Supplied material:
$ cat config.mk
export PLATFORM = sky130hd
export DESIGN_NAME = touch_closest_pair_filter
export DESIGN_NICKNAME = d
export VERILOG_FILES = /design/src/sv/tcpf_pkg.sv /design/src/sv/touch_closest_pair_filter.sv /design/src/sv/tcpf_pick.sv /design/src/sv/tcpf_axis.sv
export SDC_FILE = /design/constraint.sdc
export NUM_CORES = 1
export LEC_CHECK = 0
export BUFFER_PORTS_ARGS = -buffer_cell sky130_fd_sc_hd__buf_4
export CORE_ASPECT_RATIO = 1.2
export CORE_MARGIN = 1
export CORE_UTILIZATION = 50
export DETAILED_ROUTE_END_ITERATION = 8
export PLACE_DENSITY = 0.66
export SLEW_MARGIN = 20
export SYNTH_ARGS = -nofsm -noshare
export SYNTH_HDL_FRONTEND = slang
export SYNTH_SLANG_ARGS = --single-unit
$ cat constraint.sdc
create_clock -name clk_i -period 16.7 [get_ports clk_i]
set_input_delay 2.505 -clock clk_i [delete_from_list [all_inputs] [get_ports clk_i]]
set_output_delay 2.505 -clock clk_i [all_outputs]
set_load 0.005 [all_outputs]
$ cat src/sv/tcpf_pkg.sv
// Shared types and constants for the touch closest-pair filter.
`default_nettype none

package tcpf_pkg;

  // Default converter sample width.
  localparam int SAMPLE_BITS_DEF = 12;

  // Sample counter within one nine-sample sequence.
  localparam int IDX_W = 4;
  localparam logic [IDX_W-1:0] IDX_FIRST    = 4'd0;
  localparam logic [IDX_W-1:0] IDX_G0_END   = 4'd2;
  localparam logic [IDX_W-1:0] IDX_G1_END   = 4'd5;
  localparam logic [IDX_W-1:0] IDX_LAST     = 4'd8;

  // Per-item control handed from the sequencer to each axis datapath.
  typedef struct packed {
    logic step;      // a touch sample is processed this cycle
    logic abort;     // pen lifted: clear every accumulator
    logic close;     // this sample ends a group of three
    logic wr0;       // store the new mean as group 0
    logic wr1;       // store the new mean as group 1
    logic last_grp;  // this sample ends the third group
  } ctl_t;

endpackage

`default_nettype wire

$ cat src/sv/touch_closest_pair_filter.sv
// Top level: input register, sample sequencer, two axis datapaths, result register.
// An item that yields a result passes through the input register and then the result register.
// Throughput: one item per cycle while the result register is free or draining; accumulate and pick are combinational.
// Only the pen-up item and the ninth sample of a sequence produce a result.
// Reset (asynchronous, active low) clears the sequence counter, sums and means.
// No clearing pass: the block accepts items in the first cycle after reset.
`default_nettype none

module touch_closest_pair_filter #(
  parameter int SAMPLE_BITS = tcpf_pkg::SAMPLE_BITS_DEF
) (
  input  wire logic                                  clk_i,
  input  wire logic                                  rst_ni,
  // x_sample, y_sample from bit 0 up, zero filled to whole bytes
  input  wire logic [((2*SAMPLE_BITS+7)/8)*8-1:0]    s_axis_tdata_i,
  // pen_up
  input  wire logic                                  s_axis_tuser_i,
  input  wire logic                                  s_axis_tvalid_i,
  output logic                                       s_axis_tready_o,
  // x_pos, y_pos from bit 0 up, zero filled to whole bytes
  output logic      [((2*SAMPLE_BITS+7)/8)*8-1:0]    m_axis_tdata_o,
  // touched
  output logic                                       m_axis_tuser_o,
  output logic                                       m_axis_tvalid_o,
  input  wire logic                                  m_axis_tready_i
);
  import tcpf_pkg::*;

  localparam int DATA_W = ((2*SAMPLE_BITS+7)/8)*8;

  logic                   in_valid_q, in_valid_d;
  logic [SAMPLE_BITS-1:0] in_x_q, in_y_q;
  logic                   in_pen_q;
  logic                   advance;
  logic [IDX_W-1:0]       idx_q, idx_d;
  ctl_t                   ctl;
  logic [SAMPLE_BITS-1:0] x_pos, y_pos;
  logic                   out_valid_q, out_valid_d;
  logic [SAMPLE_BITS-1:0] out_x_q, out_x_d, out_y_q, out_y_d;
  logic                   out_touch_q, out_touch_d;

  // The held item moves on whenever the result register is free or draining.
  assign advance         = in_valid_q && (!out_valid_q || m_axis_tready_i);
  assign s_axis_tready_o = !in_valid_q || advance;

  // Input register.
  always_comb begin
    in_valid_d = in_valid_q;
    if (s_axis_tvalid_i && s_axis_tready_o) begin
      in_valid_d = 1'b1;
    end else if (advance) begin
      in_valid_d = 1'b0;
    end
  end

  always_ff @(posedge clk_i or negedge rst_ni) begin
    if (!rst_ni) begin
      in_valid_q <= 1'b0;
    end else begin
      in_valid_q <= in_valid_d;
    end
  end

  always_ff @(posedge clk_i) begin
    if (s_axis_tvalid_i && s_axis_tready_o) begin
      in_x_q   <= s_axis_tdata_i[SAMPLE_BITS-1:0];
      in_y_q   <= s_axis_tdata_i[2*SAMPLE_BITS-1:SAMPLE_BITS];
      in_pen_q <= s_axis_tuser_i;
    end
  end

  // Sequencer control for the held item.
  always_comb begin
    ctl.step     = advance && !in_pen_q;
    ctl.abort    = advance && in_pen_q;
    ctl.wr0      = (idx_q == IDX_G0_END);
    ctl.wr1      = (idx_q == IDX_G1_END);
    ctl.last_grp = (idx_q == IDX_LAST);
    ctl.close    = ctl.wr0 || ctl.wr1 || ctl.last_grp;
  end

  // Sample counter within the sequence.
  always_comb begin
    idx_d = idx_q;
    if (ctl.abort) begin
      idx_d = IDX_FIRST;
    end else if (ctl.step) begin
      idx_d = ctl.last_grp ? IDX_FIRST : idx_q + IDX_W'(1);
    end
  end

  always_ff @(posedge clk_i or negedge rst_ni) begin
    if (!rst_ni) begin
      idx_q <= IDX_FIRST;
    end else begin
      idx_q <= idx_d;
    end
  end

  tcpf_axis #(
    .SAMPLE_BITS(SAMPLE_BITS)
  ) u_axis_x (
    .clk_i   (clk_i),
    .rst_ni  (rst_ni),
    .ctl_i   (ctl),
    .sample_i(in_x_q),
    .pos_o   (x_pos)
  );

  tcpf_axis #(
    .SAMPLE_BITS(SAMPLE_BITS)
  ) u_axis_y (
    .clk_i   (clk_i),
    .rst_ni  (rst_ni),
    .ctl_i   (ctl),
    .sample_i(in_y_q),
    .pos_o   (y_pos)
  );

  // Result register: updated on every advance, valid only for a pen-up item or the ninth sample.
  always_comb begin
    out_valid_d = out_valid_q;
    out_x_d     = out_x_q;
    out_y_d     = out_y_q;
    out_touch_d = out_touch_q;
    if (advance) begin
      out_valid_d = in_pen_q || ctl.last_grp;
      out_touch_d = !in_pen_q;
      out_x_d     = in_pen_q ? '0 : x_pos;
      out_y_d     = in_pen_q ? '0 : y_pos;
    end else if (m_axis_tready_i) begin
      out_valid_d = 1'b0;
    end
  end

  always_ff @(posedge clk_i or negedge rst_ni) begin
    if (!rst_ni) begin
      out_valid_q <= 1'b0;
    end else begin
      out_valid_q <= out_valid_d;
    end
  end

  always_ff @(posedge clk_i) begin
    out_x_q     <= out_x_d;
    out_y_q     <= out_y_d;
    out_touch_q <= out_touch_d;
  end

  assign m_axis_tvalid_o = out_valid_q;
  assign m_axis_tuser_o  = out_touch_q;
  assign m_axis_tdata_o  = DATA_W'({out_y_q, out_x_q});

  // The counter never leaves the nine-sample range.
  assert property (@(posedge clk_i) disable iff (!rst_ni) idx_q <= IDX_LAST)
    else $error("sample counter out of range");

  // A pen-up result carries a zero position.
  assert property (@(posedge clk_i) disable iff (!rst_ni)
    m_axis_tvalid_o && !m_axis_tuser_o |-> m_axis_tdata_o == '0)
    else $error("pen-up result with nonzero position");

  // A pen-up item yields an untouched result and restarts the sequence.
  assert property (@(posedge clk_i) disable iff (!rst_ni)
    ctl.abort |=> m_axis_tvalid_o && !m_axis_tuser_o && idx_q == IDX_FIRST)
    else $error("pen-up item not handled");

  // The ninth sample yields a touched result and restarts the sequence.
  assert property (@(posedge clk_i) disable iff (!rst_ni)
    ctl.step && ctl.last_grp |=> m_axis_tvalid_o && m_axis_tuser_o && idx_q == IDX_FIRST)
    else $error("final sample did not produce a position");

  // Samples before the ninth produce no result.
  assert property (@(posedge clk_i) disable iff (!rst_ni)
    ctl.step && !ctl.last_grp |=> !m_axis_tvalid_o)
    else $error("unexpected result for an intermediate sample");

endmodule

`default_nettype wire

$ cat src/sv/tcpf_pick.sv
// Closest-pair selection of three group means and their truncated average.
`default_nettype none

module tcpf_pick #(
  parameter int SAMPLE_BITS = tcpf_pkg::SAMPLE_BITS_DEF
) (
  input  wire logic [SAMPLE_BITS-1:0] m0_i,
  input  wire logic [SAMPLE_BITS-1:0] m1_i,
  input  wire logic [SAMPLE_BITS-1:0] m2_i,
  output logic      [SAMPLE_BITS-1:0] avg_o
);
  import tcpf_pkg::*;

  logic [SAMPLE_BITS-1:0] d01, d12, d02;
  logic [SAMPLE_BITS:0]   s01, s12, s02, sum;

  // Absolute differences and pair sums.
  always_comb begin
    d01 = (m0_i > m1_i) ? m0_i - m1_i : m1_i - m0_i;
    d12 = (m1_i > m2_i) ? m1_i - m2_i : m2_i - m1_i;
    d02 = (m0_i > m2_i) ? m0_i - m2_i : m2_i - m0_i;
    s01 = {1'b0, m0_i} + {1'b0, m1_i};
    s12 = {1'b0, m1_i} + {1'b0, m2_i};
    s02 = {1'b0, m0_i} + {1'b0, m2_i};
  end

  // Pick the pair; the outer pair (0,2) wins every tie it is in, and a tie of the other two goes to pair (1,2).
  always_comb begin
    if (d01 < d12) begin
      sum = (d01 < d02) ? s01 : s02;
    end else begin
      sum = (d12 < d02) ? s12 : s02;
    end
  end

  assign avg_o = sum[SAMPLE_BITS:1];

endmodule

`default_nettype wire

$ cat src/sv/tcpf_axis.sv
// One axis: group accumulator, divide by three, stored means and pair pick.
`default_nettype none

module tcpf_axis #(
  parameter int SAMPLE_BITS = tcpf_pkg::SAMPLE_BITS_DEF
) (
  input  wire logic                   clk_i,
  input  wire logic                   rst_ni,
  input  wire tcpf_pkg::ctl_t         ctl_i,
  input  wire logic [SAMPLE_BITS-1:0] sample_i,
  output logic      [SAMPLE_BITS-1:0] pos_o
);
  import tcpf_pkg::*;

  localparam int SUM_W  = SAMPLE_BITS + 2;
  localparam int DIV_K  = SUM_W + 2;
  localparam int DIV_M  = (2**DIV_K + 2) / 3;
  localparam int PROD_W = SUM_W + DIV_K;

  logic [SUM_W-1:0]       sum_q, sum_d, sum_new;
  logic [SAMPLE_BITS-1:0] mean0_q, mean0_d, mean1_q, mean1_d, mean_new;
  logic [PROD_W-1:0]      prod;

  // Running sum including this sample, and its mean by reciprocal multiply.
  always_comb begin
    sum_new  = sum_q + SUM_W'(sample_i);
    prod     = PROD_W'(sum_new) * PROD_W'(DIV_K'(DIV_M));
    mean_new = prod[DIV_K +: SAMPLE_BITS];
  end

  // Accumulator and mean updates.
  always_comb begin
    sum_d   = sum_q;
    mean0_d = mean0_q;
    mean1_d = mean1_q;
    if (ctl_i.abort) begin
      sum_d   = '0;
      mean0_d = '0;
      mean1_d = '0;
    end else if (ctl_i.step) begin
      if (ctl_i.close) begin
        sum_d = '0;
        if (ctl_i.wr0) begin
          mean0_d = mean_new;
        end
        if (ctl_i.wr1) begin
          mean1_d = mean_new;
        end
        if (ctl_i.last_grp) begin
          mean0_d = '0;
          mean1_d = '0;
        end
      end else begin
        sum_d = sum_new;
      end
    end
  end

  always_ff @(posedge clk_i or negedge rst_ni) begin
    if (!rst_ni) begin
      sum_q   <= '0;
      mean0_q <= '0;
      mean1_q <= '0;
    end else begin
      sum_q   <= sum_d;
      mean0_q <= mean0_d;
      mean1_q <= mean1_d;
    end
  end

  // Final selection over the two stored means and the third one just formed.
  tcpf_pick #(
    .SAMPLE_BITS(SAMPLE_BITS)
  ) u_pick (
    .m0_i (mean0_q),
    .m1_i (mean1_q),
    .m2_i (mean_new),
    .avg_o(pos_o)
  );

endmodule

`default_nettype wire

Task objective: Only the lines containing the string "held" are needed; pull them out of the records.

Your response:
  // The held item moves on whenever the result register is free or draining.
  // Sequencer control for the held item.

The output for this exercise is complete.